Assigned task = Word for word, return every record.

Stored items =
-*-*-

`src/rtl/rca4_slice_sched.sv`:
```
`default_nettype none
// ============================================================================
//  Module   : rca4_slice_sched
//  Purpose  : Shares one external 4-bit ripple-carry adder slice between two
//             requesters. Each WIDTH-bit add runs as WIDTH/4 nibble passes,
//             least significant nibble first, with the carry held in a
//             register between passes. Round-robin arbitration, valid/ready
//             handshakes on both request and response sides.
//  Revision : 1.0  initial release
// ============================================================================
module rca4_slice_sched #(
    parameter int WIDTH = 16    // multiple of 4, at least 4
) (
    input  logic             clk,
    input  logic             rst,
    input  logic             req0_valid,
    output logic             req0_ready,
    input  logic [WIDTH-1:0] req0_a,
    input  logic [WIDTH-1:0] req0_b,
    input  logic             req0_ci,
    input  logic             req1_valid,
    output logic             req1_ready,
    input  logic [WIDTH-1:0] req1_a,
    input  logic [WIDTH-1:0] req1_b,
    input  logic             req1_ci,
    output logic             rsp_valid,
    input  logic             rsp_ready,
    output logic             rsp_id,
    output logic [WIDTH-1:0] rsp_sum,
    output logic             rsp_co,
    output logic [3:0]       add_a,
    output logic [3:0]       add_b,
    output logic             add_ci,
    input  logic [3:0]       add_s,
    input  logic             add_co
);

    localparam int NSLICE = WIDTH / 4;
    localparam int CNT_W  = (NSLICE > 1) ? $clog2(NSLICE) : 1;
    localparam logic [CNT_W-1:0] C_CNT_LAST = CNT_W'(NSLICE - 1);

    typedef enum logic [1:0] {
        S_IDLE = 2'd0,
        S_RUN  = 2'd1,
        S_DONE = 2'd2
    } state_t;

    state_t           state_q;
    logic [WIDTH-1:0] opa_q;
    logic [WIDTH-1:0] opb_q;
    logic [WIDTH-1:0] sum_q;
    logic [WIDTH-1:0] sum_d;
    logic             carry_q;
    logic [CNT_W-1:0] cnt_q;
    logic             id_q;
    logic             last_grant_q;

    logic             w_idle;
    logic             w_run;
    logic             w_take0;
    logic             w_take1;

    assign w_idle = (state_q == S_IDLE);
    assign w_run  = (state_q == S_RUN);

    // Round-robin: a lone requester wins; on a tie the one not granted last wins.
    assign w_take0 = w_idle & req0_valid & (~req1_valid | last_grant_q);
    assign w_take1 = w_idle & req1_valid & (~req0_valid | ~last_grant_q);

    // Ready is masked during reset so every output reads 0 while rst is high.
    assign req0_ready = w_take0 & ~rst;
    assign req1_ready = w_take1 & ~rst;

    // Response side comes straight from the holding registers.
    assign rsp_valid = (state_q == S_DONE);
    assign rsp_id    = id_q;
    assign rsp_sum   = sum_q;
    assign rsp_co    = carry_q;

    // Slice inputs carry the current low nibble only while running.
    assign add_a  = w_run ? opa_q[3:0] : 4'd0;
    assign add_b  = w_run ? opb_q[3:0] : 4'd0;
    assign add_ci = w_run ? carry_q    : 1'b0;

    // New slice result enters at the top; after NSLICE passes the sum is aligned.
    always_comb begin
        sum_d              = sum_q >> 4;
        sum_d[WIDTH-1 -: 4] = add_s;
    end

    // Scheduler state machine and datapath registers.
    always_ff @(posedge clk or posedge rst) begin
        if (rst) begin
            state_q      <= S_IDLE;
            opa_q        <= '0;
            opb_q        <= '0;
            sum_q        <= '0;
            carry_q      <= 1'b0;
            cnt_q        <= '0;
            id_q         <= 1'b0;
            last_grant_q <= 1'b1;
        end else begin
            case (state_q)
                S_IDLE: begin
                    if (w_take0) begin
                        opa_q        <= req0_a;
                        opb_q        <= req0_b;
                        carry_q      <= req0_ci;
                        id_q         <= 1'b0;
                        last_grant_q <= 1'b0;
                        cnt_q        <= '0;
                        sum_q        <= '0;
                        state_q      <= S_RUN;
                    end else if (w_take1) begin
                        opa_q        <= req1_a;
                        opb_q        <= req1_b;
                        carry_q      <= req1_ci;
                        id_q         <= 1'b1;
                        last_grant_q <= 1'b1;
                        cnt_q        <= '0;
                        sum_q        <= '0;
                        state_q      <= S_RUN;
                    end
                end
                S_RUN: begin
                    sum_q   <= sum_d;
                    opa_q   <= opa_q >> 4;
                    opb_q   <= opb_q >> 4;
                    carry_q <= add_co;
                    cnt_q   <= cnt_q + 1'b1;
                    if (cnt_q == C_CNT_LAST) begin
                        state_q <= S_DONE;
                    end
                end
                S_DONE: begin
                    if (rsp_ready) begin
                        state_q <= S_IDLE;
                    end
                end
                default: begin
                    state_q <= S_IDLE;
                end
            endcase
        end
    end

endmodule
`default_nettype wire

```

-*-*-

Solution for this exercise =
`src/rtl/rca4_slice_sched.sv`:
```
`default_nettype none
// ============================================================================
//  Module   : rca4_slice_sched
//  Purpose  : Shares one external 4-bit ripple-carry adder slice between two
//             requesters. Each WIDTH-bit add runs as WIDTH/4 nibble passes,
//             least significant nibble first, with the carry held in a
//             register between passes. Round-robin arbitration, valid/ready
//             handshakes on both request and response sides.
//  Revision : 1.0  initial release
// ============================================================================
module rca4_slice_sched #(
    parameter int WIDTH = 16    // multiple of 4, at least 4
) (
    input  logic             clk,
    input  logic             rst,
    input  logic             req0_valid,
    output logic             req0_ready,
    input  logic [WIDTH-1:0] req0_a,
    input  logic [WIDTH-1:0] req0_b,
    input  logic             req0_ci,
    input  logic             req1_valid,
    output logic             req1_ready,
    input  logic [WIDTH-1:0] req1_a,
    input  logic [WIDTH-1:0] req1_b,
    input  logic             req1_ci,
    output logic             rsp_valid,
    input  logic             rsp_ready,
    output logic             rsp_id,
    output logic [WIDTH-1:0] rsp_sum,
    output logic             rsp_co,
    output logic [3:0]       add_a,
    output logic [3:0]       add_b,
    output logic             add_ci,
    input  logic [3:0]       add_s,
    input  logic             add_co
);

    localparam int NSLICE = WIDTH / 4;
    localparam int CNT_W  = (NSLICE > 1) ? $clog2(NSLICE) : 1;
    localparam logic [CNT_W-1:0] C_CNT_LAST = CNT_W'(NSLICE - 1);

    typedef enum logic [1:0] {
        S_IDLE = 2'd0,
        S_RUN  = 2'd1,
        S_DONE = 2'd2
    } state_t;

    state_t           state_q;
    logic [WIDTH-1:0] opa_q;
    logic [WIDTH-1:0] opb_q;
    logic [WIDTH-1:0] sum_q;
    logic [WIDTH-1:0] sum_d;
    logic             carry_q;
    logic [CNT_W-1:0] cnt_q;
    logic             id_q;
    logic             last_grant_q;

    logic             w_idle;
    logic             w_run;
    logic             w_take0;
    logic             w_take1;

    assign w_idle = (state_q == S_IDLE);
    assign w_run  = (state_q == S_RUN);

    // Round-robin: a lone requester wins; on a tie the one not granted last wins.
    assign w_take0 = w_idle & req0_valid & (~req1_valid | last_grant_q);
    assign w_take1 = w_idle & req1_valid & (~req0_valid | ~last_grant_q);

    // Ready is masked during reset so every output reads 0 while rst is high.
    assign req0_ready = w_take0 & ~rst;
    assign req1_ready = w_take1 & ~rst;

    // Response side comes straight from the holding registers.
    assign rsp_valid = (state_q == S_DONE);
    assign rsp_id    = id_q;
    assign rsp_sum   = sum_q;
    assign rsp_co    = carry_q;

    // Slice inputs carry the current low nibble only while running.
    assign add_a  = w_run ? opa_q[3:0] : 4'd0;
    assign add_b  = w_run ? opb_q[3:0] : 4'd0;
    assign add_ci = w_run ? carry_q    : 1'b0;

    // New slice result enters at the top; after NSLICE passes the sum is aligned.
    always_comb begin
        sum_d              = sum_q >> 4;
        sum_d[WIDTH-1 -: 4] = add_s;
    end

    // Scheduler state machine and datapath registers.
    always_ff @(posedge clk or posedge rst) begin
        if (rst) begin
            state_q      <= S_IDLE;
            opa_q        <= '0;
            opb_q        <= '0;
            sum_q        <= '0;
            carry_q      <= 1'b0;
            cnt_q        <= '0;
            id_q         <= 1'b0;
            last_grant_q <= 1'b1;
        end else begin
            case (state_q)
                S_IDLE: begin
                    if (w_take0) begin
                        opa_q        <= req0_a;
                        opb_q        <= req0_b;
                        carry_q      <= req0_ci;
                        id_q         <= 1'b0;
                        last_grant_q <= 1'b0;
                        cnt_q        <= '0;
                        sum_q        <= '0;
                        state_q      <= S_RUN;
                    end else if (w_take1) begin
                        opa_q        <= req1_a;
                        opb_q        <= req1_b;
                        carry_q      <= req1_ci;
                        id_q         <= 1'b1;
                        last_grant_q <= 1'b1;
                        cnt_q        <= '0;
                        sum_q        <= '0;
                        state_q      <= S_RUN;
                    end
                end
                S_RUN: begin
                    sum_q   <= sum_d;
                    opa_q   <= opa_q >> 4;
                    opb_q   <= opb_q >> 4;
                    carry_q <= add_co;
                    cnt_q   <= cnt_q + 1'b1;
                    if (cnt_q == C_CNT_LAST) begin
                        state_q <= S_DONE;
                    end
                end
                S_DONE: begin
                    if (rsp_ready) begin
                        state_q <= S_IDLE;
                    end
                end
                default: begin
                    state_q <= S_IDLE;
                end
            endcase
        end
    end

endmodule
`default_nettype wire

```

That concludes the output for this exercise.